Launched in 1995, shortly after the introduction of the Enterprise Investment Scheme (EIS), Venture Capital Trusts allow individuals to invest in a range of small unquoted companies and spread their risk. Income tax and capital gains tax (CGT) reliefs are available to investors in VCTs.

The popularity of such schemes has closely followed the health of the general economy, as well as the Government’s changes to company qualification rules and generosity of tax reliefs available to investors.

How VCTs work

  • VCTs themselves are quoted companies, run by fund managers. They pool investors funds to acquire a range of unquoted companies (which are often listed on the AIM or PLUS markets), thus spreading the risk.
  • VCTs are limited to which companies they can invest in.
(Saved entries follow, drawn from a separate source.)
Context: an optimization exercise on an open-source flow, tuned for small area. The choices shown serve that exercise and are no tape-out recipe. Only simulation tests tie the RTL to the original design; equivalence was not proved. No activity file was given, so power comes from the tool's default toggle rates.

==> juniper <==
Design tt_um_htfab_caterpillar, start of the top module:
module tt_um_htfab_caterpillar(ui_in, uo_out, uio_in, uio_out, uio_oe, ena, clk, rst_n);
  input [7:0] ui_in;
  wire [7:0] ui_in;
  output [7:0] uo_out;
  wire [7:0] uo_out;
  input [7:0] uio_in;
  wire [7:0] uio_in;
  output [7:0] uio_out;
  wire [7:0] uio_out;
  output [7:0] uio_oe;
  wire [7:0] uio_oe;
  input ena;
  wire ena;
  input clk;
  wire clk;
  input rst_n;
  wire rst_n;
  wire [6:0] n0000;
  wire [1:0] n0001;
  wire n0002;
  wire [6:0] n0003;
  wire n0004;
  wire n0005;
  wire n0006;
  wire n0007;
  wire n0008;
  wire n0009;
  wire n0010;
  wire n0011;
  wire n0012;
  wire n0013;
  wire n0014;
  wire n0015;
  wire n0016;
  wire n0017;
  wire n0018;
  wire n0019;
  wire n0020;
  wire n0021;
  wire n0022;
  wire n0023;
  wire n0024;
  wire n0025;
  wire n0026;
  wire n0027;
  wire n0028;
  wire n0029;
  wire n0030;
  wire n0031;
  wire n0032;
  wire n0033;
  wire n0034;
  wire n0035;
  wire n0036;
  wire n0037;
  wire n0038;
  wire n0039;
  wire n0040;
  wire n0041;
  wire n0042;
  wire n0043;
  wire n0044;
  wire n0045;
  wire n0046;
  reg n0047;
  reg n0048;
  reg n0049;
  reg n0050;
  reg n0051;
  reg n0052;
  reg n0053;
  wire n0054;
  wire n0055;
  wire n0056;
  wire n0057;
  wire n0058;
  wire n0059;
  wire n0060;
  wire n0061;
  wire n0062;
  wire n0063;
  wire n0064;
  wire n0065;
  wire n0066;
  wire n0067;
  wire n0068;
  wire n0069;
  ...
==> flow/config.mk <==
export PLATFORM = sky130hd
export DESIGN_NAME = tt_um_htfab_caterpillar
export DESIGN_NICKNAME = tt_um_htfab_caterpillar
export VERILOG_FILES = /design/flow/design.v
export SDC_FILE = /design/flow/constraint.sdc
export NUM_CORES = 4
export LEC_CHECK = 0
export ABC_AREA = 1
export CAP_MARGIN = 20
export CORE_MARGIN = 2
export CORE_UTILIZATION = 40
export SLEW_MARGIN = 20
==> flow/constraint.sdc <==
create_clock -name core_clock -period 15.0 [get_ports {clk}]
set_input_delay 3.0000 -clock core_clock [delete_from_list [all_inputs] [get_ports {clk}]]
set_output_delay 3.0000 -clock core_clock [all_outputs]
set_load 0.01 [all_outputs]
run.sh (not shown) runs the stock make flow with config.mk's settings and CLKGATE_MAP_FILE= SYNTH_SCRIPT=/design/flow/synth_recipe.tcl, a recipe that flattens the netlist after the stock synthesis.
==> maple: changes against juniper <==
Settings changed: CTS_BUF_LIST set to sky130_fd_sc_hd__clkbuf_4 sky130_fd_sc_hd__clkbuf_8.
==> willow: changes against juniper <==
Settings changed: CTS_BUF_LIST set to sky130_fd_sc_hd__clkbuf_8.
==> sierra: changes against juniper <==
Settings changed: CTS_BUF_LIST set to sky130_fd_sc_hd__clkbuf_8, CTS_CLUSTER_DIAMETER set to 80, CTS_CLUSTER_SIZE set to 24.
==> impl_metrics.csv <==
group,metric,value,unit
pwr,p_switching,311,uW
cells_and_area,clock_area_share,4.77,%
pwr,p_per_area,87.6,nW/um2
drt,met1Wirelength,15.2,mm
critical_path,r2r_slack,8.78,ns
pwr,clockPowerShare,40.9,%
clock_tree,root_buffer,"clkbuf_16",
cells_and_area,seq_share,31.3,%
pwr,pg_clk,452,uW
cells_and_area,syn2layout_area_growth,9.16,%
cells_and_area,finalInstanceArea,12600,um2
global_routing,grt_use_total,22.4,%
global_routing,use_met2,35.6,%
pwr,totalPowerFinal,1110,uW
pwr,seq_power_share,47.6,%
drt,finalWirelength,33.5,mm
run_status,status,"finished clean",
global_routing,grt_pass1_wl,54.7,mm
drt,wl_met2,14.9,mm
timing,hold_slack,0.409,ns
pwr,ir_drop,0.0000658,V
[end of results for juniper]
Companies must be unquoted, carry out a qualifying ‘trade’ and have a gross asset value of £15m or less before investment (this was set at £7m prior to April 2012).
  • Fund managers must invest 70% of their assets in qualifying companies within 3 years of the VCT launch.
  • When fully invested, VCTs will typically invest in 25-35 companies.
  • Qualifying companies must employ no more than 250 employees, and cannot raise more than £2m via VC schemes in the 12 months leading up to the date of VCT investment.
  • Due to rule changes over recent years, older VCTs have more choice in the flexibility of their investments.

Types of VCT

There are four main types of VCT:

  • AIM VCTs – which specialise in investing in AIM listed companies
  • Specialist VCTs – as the name suggests, they specialise in an individual industry or interest sector.
  • Generalist VCTs – invest in a wide range of companies, across sectors.
  • Limited Life VCTs – which aim to wind up after a specific time period.
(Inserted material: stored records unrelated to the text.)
Context: an optimization exercise on an open-source flow, tuned for small area. The choices shown serve that exercise and are no tape-out recipe. In this exercise RTL edits were held to simulation tests only and were not proved equivalent to the original. Power and IR drop assume default switching activity.

==> v16: inputs <==
// axi_many_to_one_interconnect
module axi_many_to_one_interconnect # (
	parameter C_S_COUNT = 4,
	parameter C_ADDR_WIDTH = 32,
	parameter C_DATA_WIDTH = 32,
	parameter C_STRB_WIDTH = C_DATA_WIDTH / 8,
	parameter C_ID_WIDTH = 4,
	parameter C_USER_WIDTH = 1,
	parameter C_ID_MT_USE = 1
)
(
	input logic clk,
	input logic resetn,
	input  logic [C_S_COUNT*C_ID_WIDTH-1:0]     s_axi_awid,
    input  logic [C_S_COUNT*C_ADDR_WIDTH-1:0]   s_axi_awaddr,
    input  logic [C_S_COUNT*8-1:0]              s_axi_awlen,
    input  logic [C_S_COUNT*3-1:0]              s_axi_awsize,
    input  logic [C_S_COUNT*2-1:0]              s_axi_awburst,
    input  logic [C_S_COUNT-1:0]                s_axi_awlock,
    input  logic [C_S_COUNT*4-1:0]              s_axi_awcache,
    input  logic [C_S_COUNT*3-1:0]              s_axi_awprot,
    input  logic [C_S_COUNT*4-1:0]              s_axi_awqos,
    input  logic [C_S_COUNT*C_USER_WIDTH-1:0]   s_axi_awuser,
    input  logic [C_S_COUNT-1:0]                s_axi_awvalid,
  ...
clock: 5.0 ns
lec_check: 0
cap_margin: 20
core_area: 10 10 410 410
die_area: 0 0 420 420
place_density: 0.5
slew_margin: 20
synth_hierarchical: 1
standard.sh (not shown) runs the stock make flow with config.mk's settings and CLKGATE_MAP_FILE= SYNTH_SCRIPT=/design/flow/synth_recipe.tcl, a recipe that flattens the netlist after the stock synthesis.
==> flow/flow/run.sh <==
#!/bin/bash
# The standard layout, with two changes:
# - the port buffers are the smallest buffer cell (buffer_ports -buffer_cell)
#   instead of the one buffer_ports picks by default;
# - clock tree synthesis clusters up to 30 sinks within 100 um per leaf buffer
#   and inserts no dummy loads.
set -euo pipefail
cd "$(dirname "$0")/.."
bash standard.sh \
  "BUFFER_PORTS_ARGS=-buffer_cell sky130_fd_sc_hd__buf_1" \
  "CTS_ARGS=-sink_clustering_enable -repair_clock_nets -sink_clustering_size 30 -sink_clustering_max_diameter 100 -dont_use_dummy_load" \
  finish > flow_make.log 2>&1
==> v20 (differences from v16) <==
--- a/flow/design.v
+++ b/flow/design.v
@@ -240,63 +240,72 @@
 assign write_ids_equal = awid_sel == awid_reg;
 assign read_ids_equal = arid_sel == arid_reg;
 logic rd_open, wr_open;    
 assign rd_open = is_read && !read_finish_flag;
 assign wr_open = !is_read && !write_finish_flag;
 always_ff @(posedge clk or negedge resetn) begin
 	if (~resetn) begin
 		awvalid_reg <= 1'b0;
+		awready_reg <= 1'b0;
 		wvalid_reg <= 1'b0;
+		wready_reg <= 1'b0;
+		bvalid_reg <= 1'b0;
 		bready_reg <= 1'b0;
 		arvalid_reg <= 1'b0;
+		arready_reg <= 1'b0;
+		rvalid_reg <= 1'b0;
 		rready_reg <= 1'b0;
-	end else if (st_trans) begin
-		awvalid_reg <= s_aw_hs || (awvalid_reg && !m_axi_awready);
-		wvalid_reg <= s_w_hs || (wvalid_reg && !m_axi_wready);
-		bready_reg <= !bvalid_reg || bready_sel;
-		arvalid_reg <= s_ar_hs || (arvalid_reg && !m_axi_arready);
-		rready_reg <= !read_finish_flag && (m_r_hs ? s_r_hs : (!rvalid_reg || rready_sel));
-	end else begin
-		awvalid_reg <= 1'b0;
-		wvalid_reg <= 1'b0;
-		bready_reg <= 1'b0;
-		arvalid_reg <= 1'b0;
-		rready_reg <= 1'b0;
-	end
-end
-always_ff @(posedge clk) begin
-	if (st_idle)
-		is_read <= arvalid_sel;
-	if (st_trans) begin
-		awready_reg <= !s_aw_hs && awvalid_sel && write_ids_equal && (!awvalid_reg || m_axi_awready)
-			&& (rd_open || !wcnt_eq);
-		arready_reg <= !s_ar_hs && arvalid_sel && read_ids_equal && (!arvalid_reg || m_axi_arready)
-			&& (wr_open || !rcnt_eq);
-		wready_reg <= (wlast_cnt < wdecl_cnt) && (s_w_hs ? m_w_hs : (!wvalid_reg || m_axi_wready));
-		write_finish_flag <= !rd_open && (write_finish_flag || (wcnt_eq && !s_aw_hs));
-		read_finish_flag <= !wr_open && (read_finish_flag || (rcnt_eq && !s_ar_hs));
-		wdecl_cnt <= wdecl_cnt + {4'd0, s_aw_hs};
-		wcomp_cnt <= wcomp_cnt + {4'd0, s_b_hs};
-		wlast_cnt <= wlast_cnt + {4'd0, s_w_hs && wlast_sel};
-		rout_cnt <= rout_cnt + {{4{s_r_hs && rlast_reg && !s_ar_hs}}, (s_r_hs && rlast_reg) != s_ar_hs};
-		bvalid_reg <= m_b_hs || (bvalid_reg && !s_b_hs);
-		rvalid_reg <= m_r_hs || (rvalid_reg && !s_r_hs);
-	end else begin
-		awready_reg <= st_idle && grant_valid;
-		arready_reg <= st_idle && grant_valid;
-		wready_reg <= 1'b0;
-		write_finish_flag <= 1'b0;
 		read_finish_flag <= 1'b0;
+		write_finish_flag <= 1'b0;
+		is_read <= 1'b0;
 		wdecl_cnt <= '0;
 		wcomp_cnt <= '0;
 		wlast_cnt <= '0;
 		rout_cnt <= '0;
-		bvalid_reg <= 1'b0;
-		rvalid_reg <= 1'b0;
+	end else begin
+		if (st_idle)
+			is_read <= arvalid_sel;
+		if (st_trans) begin
+			awready_reg <= !s_aw_hs && awvalid_sel && write_ids_equal && (!awvalid_reg || m_axi_awready)
+				&& (rd_open || !wcnt_eq);
+			arready_reg <= !s_ar_hs && arvalid_sel && read_ids_equal && (!arvalid_reg || m_axi_arready)
+				&& (wr_open || !rcnt_eq);
+			wready_reg <= (wlast_cnt < wdecl_cnt) && (s_w_hs ? m_w_hs : (!wvalid_reg || m_axi_wready));
+			write_finish_flag <= !rd_open && (write_finish_flag || (wcnt_eq && !s_aw_hs));
+			read_finish_flag <= !wr_open && (read_finish_flag || (rcnt_eq && !s_ar_hs));
+			wdecl_cnt <= wdecl_cnt + {4'd0, s_aw_hs};
+			wcomp_cnt <= wcomp_cnt + {4'd0, s_b_hs};
+			wlast_cnt <= wlast_cnt + {4'd0, s_w_hs && wlast_sel};
+			rout_cnt <= rout_cnt + {{4{s_r_hs && rlast_reg && !s_ar_hs}}, (s_r_hs && rlast_reg) != s_ar_hs};
+			awvalid_reg <= s_aw_hs || (awvalid_reg && !m_axi_awready);
+			wvalid_reg <= s_w_hs || (wvalid_reg && !m_axi_wready);
+			bready_reg <= !bvalid_reg || bready_sel;
+			bvalid_reg <= m_b_hs || (bvalid_reg && !s_b_hs);
+			arvalid_reg <= s_ar_hs || (arvalid_reg && !m_axi_arready);
+			rready_reg <= !read_finish_flag && (m_r_hs ? s_r_hs : (!rvalid_reg || rready_sel));
+			rvalid_reg <= m_r_hs || (rvalid_reg && !s_r_hs);
+		end else begin
+			awready_reg <= st_idle && grant_valid;
+			arready_reg <= st_idle && grant_valid;
+			wready_reg <= 1'b0;
+			write_finish_flag <= 1'b0;
+			read_finish_flag <= 1'b0;
+			wdecl_cnt <= '0;
+			wcomp_cnt <= '0;
+			wlast_cnt <= '0;
+			rout_cnt <= '0;
+			awvalid_reg <= 1'b0;
+			wvalid_reg <= 1'b0;
+			bready_reg <= 1'b0;
+			bvalid_reg <= 1'b0;
+			arvalid_reg <= 1'b0;
+			rready_reg <= 1'b0;
+			rvalid_reg <= 1'b0;
+		end
 	end
 end
 always_ff @(posedge clk or negedge resetn) begin
 	if (~resetn) begin
 		awid_reg <= '0;
 		arid_reg <= '0;
 	end else begin
 		if (s_aw_hs) awid_reg <= awid_sel;
@@ -319,31 +328,32 @@
 	end
 endgenerate
 logic [N-1:0] aw_ld, w_ld, ar_ld;
 assign aw_ld = grant & {N{s_aw_hs}};
 assign w_ld  = grant & {N{s_w_hs}};
 assign ar_ld = grant & {N{s_ar_hs}};
 logic [APW-1:0] aw_next, ar_next;
 logic [WPW-1:0] w_next;
-axi_ic_select #(.N(N), .W(APW)) aw_select (.sel(aw_ld), .hold(!s_aw_hs), .in(aw_in), .q(aw_reg), .y(aw_next));
-axi_ic_select #(.N(N), .W(APW)) ar_select (.sel(ar_ld), .hold(!s_ar_hs), .in(ar_in), .q(ar_reg), .y(ar_next));
-axi_ic_select #(.N(N), .W(WPW)) w_select  (.sel(w_ld),  .hold(!s_w_hs),  .in(w_in),  .q(w_reg),  .y(w_next));
-logic [IW+2+UW-1:0] b_next;
-logic [IW+DW+2+1+UW-1:0] r_next;
-axi_ic_select #(.N(1), .W(IW+2+UW)) b_select (.sel(m_b_hs), .hold(!m_b_hs),
-	.in({m_axi_bid, m_axi_bresp, m_axi_buser}), .q(b_reg), .y(b_next));
-axi_ic_select #(.N(1), .W(IW+DW+2+1+UW)) r_select (.sel(m_r_hs), .hold(!m_r_hs),
-	.in({m_axi_rid, m_axi_rdata, m_axi_rresp, m_axi_rlast, m_axi_ruser}), .q(r_reg), .y(r_next));
+always_comb begin
+	aw_next = {APW{!s_aw_hs}} & aw_reg;
+	ar_next = {APW{!s_ar_hs}} & ar_reg;
+	w_next  = {WPW{!s_w_hs}} & w_reg;
+	for (int i = 0; i < N; i = i + 1) begin
+		aw_next = aw_next | ({APW{aw_ld[i]}} & aw_in[i*APW +: APW]);
+		ar_next = ar_next | ({APW{ar_ld[i]}} & ar_in[i*APW +: APW]);
+		w_next  = w_next  | ({WPW{w_ld[i]}} & w_in[i*WPW +: WPW]);
+	end
+end
 always_ff @(posedge clk) begin
 	aw_reg <= aw_next;
 	ar_reg <= ar_next;
 	w_reg <= w_next;
-	b_reg <= b_next;
-	r_reg <= r_next;
+	if (m_b_hs) b_reg <= {m_axi_bid, m_axi_bresp, m_axi_buser};
+	if (m_r_hs) r_reg <= {m_axi_rid, m_axi_rdata, m_axi_rresp, m_axi_rlast, m_axi_ruser};
 end
 logic [N-1:0] gt;    
 assign gt = grant & {N{st_trans}};
 assign s_axi_awready = gt & {N{awready_reg}};
 assign s_axi_wready  = gt & {N{wready_reg}};
 assign s_axi_arready = gt & {N{arready_reg}};
 assign s_axi_bvalid  = gt & {N{bvalid_reg}};
 assign s_axi_rvalid  = gt & {N{rvalid_reg}};
@@ -365,24 +375,8 @@
 assign m_axi_bready = bready_reg;
 assign m_axi_arid = arid_reg;
 assign {m_axi_araddr, m_axi_arlen, m_axi_arsize, m_axi_arburst, m_axi_arlock, m_axi_arcache, m_axi_arprot,
 	m_axi_arqos, m_axi_aruser} = ar_reg;
 assign m_axi_arregion = 4'd0;
 assign m_axi_arvalid = arvalid_reg;
 assign m_axi_rready = rready_reg;
 endmodule
-module axi_ic_select #(
-	parameter N = 4,
-	parameter W = 1
-) (
-	input  logic [N-1:0]   sel,
-	input  logic           hold,
-	input  logic [N*W-1:0] in,
-	input  logic [W-1:0]   q,
-	output logic [W-1:0]   y
-);
-always_comb begin
-	y = {W{hold}} & q;
-	for (int i = 0; i < N; i = i + 1)
-		y = y | ({W{sel[i]}} & in[i*W +: W]);
-end
-endmodule
==> flow/run.sh (new file) <==
#!/bin/bash
# synth_recipe.tcl (not shown) runs the flow's synth.tcl, then flattens the netlist and writes it again
# the make line also repeats each setting of config.mk as NAME=value (left out here)
make -C /OpenROAD-flow-scripts/flow DESIGN_CONFIG=/design/flow/config.mk WORK_HOME=/design/flow/orfs CLKGATE_MAP_FILE= SYNTH_SCRIPT=/design/flow/synth_recipe.tcl finish
--- a/flow/config.mk
+++ b/flow/config.mk
@@ -5,9 +5,8 @@
 export SDC_FILE = /design/flow/constraint.sdc
 export NUM_CORES = 4
 export LEC_CHECK = 0
 export CAP_MARGIN = 20
 export CORE_AREA = 10 10 410 410
 export DIE_AREA = 0 0 420 420
 export PLACE_DENSITY = 0.5
 export SLEW_MARGIN = 20
-export SYNTH_HIERARCHICAL = 1
removed: flow/flow/run.sh
removed: flow/standard.sh
==> v14 (differences from v16) <==
--- a/flow/design.v
+++ b/flow/design.v
@@ -14,57 +14,47 @@
 end
 assign output_unencoded = input_unencoded & ~below;
 assign output_valid = |input_unencoded;
 endmodule
 module arbiter # (
 	parameter PORTS = 4
 )
 (
-	input  logic             clk,
-	input  logic             resetn,
 	input  logic [PORTS-1:0] request,
 	input  logic             release_grant,
-	output logic [PORTS-1:0] grant,
-	output logic             grant_valid
+	input  logic [PORTS-1:0] grant,         
+	input  logic             arbitrated,    
+	output logic [PORTS-1:0] grant_next,
+	output logic             arbitrated_next
 );
-logic [PORTS-1:0] grant_reg;
-logic             arbitrated;    
+logic             grant_valid;
 logic [PORTS-1:0] mask;
 logic [PORTS-1:0] req_pick, masked_pick;
 logic             masked_valid, req_valid;
 logic             hold;
-assign grant = grant_reg;
-assign grant_valid = |grant_reg;
+assign grant_valid = |grant;
 assign hold = grant_valid && !release_grant;
 always_comb begin
 	mask[0] = 1'b0;
 	for (int k = 1; k < PORTS; k = k + 1)
-		mask[k] = mask[k-1] | grant_reg[k-1];
+		mask[k] = mask[k-1] | grant[k-1];
 end
 priority_encoder #(.INPUT_WIDTH(PORTS)) pe_request (
 	.input_unencoded(request),
 	.output_unencoded(req_pick),
 	.output_valid(req_valid)
 );
 priority_encoder #(.INPUT_WIDTH(PORTS)) pe_masked (
 	.input_unencoded(request & mask & {PORTS{arbitrated}}),
 	.output_unencoded(masked_pick),
 	.output_valid(masked_valid)
 );
-always_ff @(posedge clk or negedge resetn) begin
-	if (~resetn) begin
-		grant_reg <= 0;
-		arbitrated <= 1'b0;
-	end else begin
-		arbitrated <= !hold;
-		if (!hold)
-			grant_reg <= masked_valid ? masked_pick : req_pick;
-	end
-end
+assign arbitrated_next = !hold;
+assign grant_next = hold ? grant : (masked_valid ? masked_pick : req_pick);
 endmodule
 module axi_many_to_one_interconnect # (
 	parameter C_S_COUNT = 4,
 	parameter C_ADDR_WIDTH = 32,
 	parameter C_DATA_WIDTH = 32,
 	parameter C_STRB_WIDTH = C_DATA_WIDTH / 8,
 	parameter C_ID_WIDTH = 4,
 	parameter C_USER_WIDTH = 1,
@@ -168,24 +158,36 @@
 localparam UW = C_USER_WIDTH;
 localparam APW = AW + 8 + 3 + 2 + 1 + 4 + 3 + 4 + UW;
 localparam WPW = DW + SW + 1 + UW;
 logic [N-1:0] request;
 logic [N-1:0] grant;         
 logic         grant_valid;
 logic         read_finish_flag, write_finish_flag;
 assign request = s_axi_awvalid | s_axi_arvalid;
+logic [N-1:0] grant_next;
+logic         arbitrated, arbitrated_next;
 arbiter #(.PORTS(N)) arbiter_inst (
-	.clk(clk),
-	.resetn(resetn),
 	.request(request),
 	.release_grant(read_finish_flag && write_finish_flag),
 	.grant(grant),
-	.grant_valid(grant_valid)
+	.arbitrated(arbitrated),
+	.grant_next(grant_next),
+	.arbitrated_next(arbitrated_next)
 );
+assign grant_valid = |grant;
+always_ff @(posedge clk or negedge resetn) begin
+	if (~resetn) begin
+		grant <= '0;
+		arbitrated <= 1'b0;
+	end else begin
+		grant <= grant_next;
+		arbitrated <= arbitrated_next;
+	end
+end
 logic st_trans, st_finish;
 logic st_idle;
 assign st_idle = !st_trans && !st_finish;
 always_ff @(posedge clk or negedge resetn) begin
 	if (~resetn) begin
 		st_trans <= 1'b0;
 		st_finish <= 1'b0;
 	end else begin
==> flow/config.mk (replaced) <==
export PLATFORM = sky130hd
export DESIGN_NAME = axi_many_to_one_interconnect
export DESIGN_NICKNAME = axi_many_to_one_interconnect
export VERILOG_FILES = /design/flow/design.v
export SDC_FILE = /design/flow/constraint.sdc
export NUM_CORES = 4
export LEC_CHECK = 0
export CAP_MARGIN = 20
export CORE_AREA = 10 10 410 410
export DIE_AREA = 0 0 420 420
export PLACE_DENSITY = 0.75
export SLEW_MARGIN = 20
export SYNTH_HIERARCHICAL = 1
==> run summary <==
quantity                                                                                               v16                       v20                              v14
Status                                                                            timing/DRC/antenna clean  timing/DRC/antenna clean         timing/DRC/antenna clean
Clock Pin Slew Worst Setup and Hold Paths                                                          0.08 ns                   0.05 ns                          0.09 ns
Maximum cell stage delay along the critical path                                                   0.71 ns                   0.75 ns                          0.72 ns
Worst supply voltage drop on vdd                                                                  0.266 mV                  0.181 mV                         0.280 mV
Reported clock group power                                                                         1.81 mW                   2.67 mW                          1.72 mW
Inverter count                                                                                          14                        11                               17
Final worst slack                                                                                  1.55 ns                   1.09 ns                          1.61 ns
Overall power                                                                                      11.0 mW                   13.7 mW                          12.5 mW
GR Util met3                                                                                         3.87%                     4.15%                            7.38%
Sequential portion of the cell area                                                                  28.0%                     21.8%                            28.1%
Sw Pwr                                                                                             5.37 mW                   5.57 mW                          6.40 mW
Max H-tree Level                                                                                         1                         2                                1
Area-dominant cell class after layout                                      multi-input combinational cells                   buffers  multi-input combinational cells
Total of plain and repair buffers excluding clock buffers                                             1120                      1128                             1117
Final Net Count                                                                                       2911                      2910                             2909
FF-to-FF setup slack                                                                               1.55 ns                   1.57 ns                          1.89 ns
Clock network power share                                                                            16.4%                     19.4%                            13.8%
Diodes inserted                                                                                         16                        13                               31
Leakage power summed over all cells                                                                6.11 nW                   9.29 nW                          5.78 nW
Element type at the critical path end                                                            flip-flop            primary output                   primary output
Wire length on met2                                                                                54.4 mm                   55.3 mm                          51.9 mm
Portion of the clock cycle consumed by the worst path in the final layout                            69.0%                     78.1%                            67.8%
Critical-path cell with the highest stage delay                                   sky130_fd_sc_hd__dfrtp_2  sky130_fd_sc_hd__dfrtp_4         sky130_fd_sc_hd__dfrtp_1
Final core occ                                                                                       11.5%                     16.5%                            11.4%
Iteration-0 DRC count of the detailed router                                                          1840                      1591                             2339

-- what the ideal ports hide --
The flow's constraints put no driver on any port. The routed layouts listed below were extracted and timed again, unchanged, in two steps. Step 1 sets driving cells, clkbuf_16 on the clock port and buf_2 on the other inputs (assumed; they add their load-dependent delay and slew). Step 2, shift: input delay + t, output delay - t, t = (earliest + latest rising clock arrival at the registers) / 2. This alone moves slack from input paths to output paths. Three values: ideal, step 1, step 2; two values: the first two.
| run | t, ns | setup slack, ns | pins driven straight from the clock port |
|---|---|---|---|
| v16 | 0.678 | 1.551 / 1.551 / 1.180 | 1 |
| v20 | 0.657 | 1.094 / 1.031 / 0.988 | 1 |
| v14 | 0.671 | 1.608 / 1.546 / 1.492 | 1 |
After both steps every run listed still meets setup and hold. For v16, which loses most, drivers alone change the setup slack by 0.000 ns; drivers and shift together by -0.371 ns.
Tax reliefs available to investors

  • Income tax relief is available to investors. In 2004, Gordon Brown raised the level of income tax relief from 20% to 40%, although this was subsequently reduced to 30% on a maximum investment of £200,000 in each tax year (assuming the investment is held for 5 years).
  • Disposal of VCT investments are also free from Capital Gains Tax.
  • Dividends are free from income tax.

Further Information on VCTs

For more information, you can read HMRC’s Overview of the VCT scheme (VCTs).

The British Venture Capital Association (BVCA) can also help.

You should always seem professional advice before relying on information contained within this article, as the VCT rules are complex.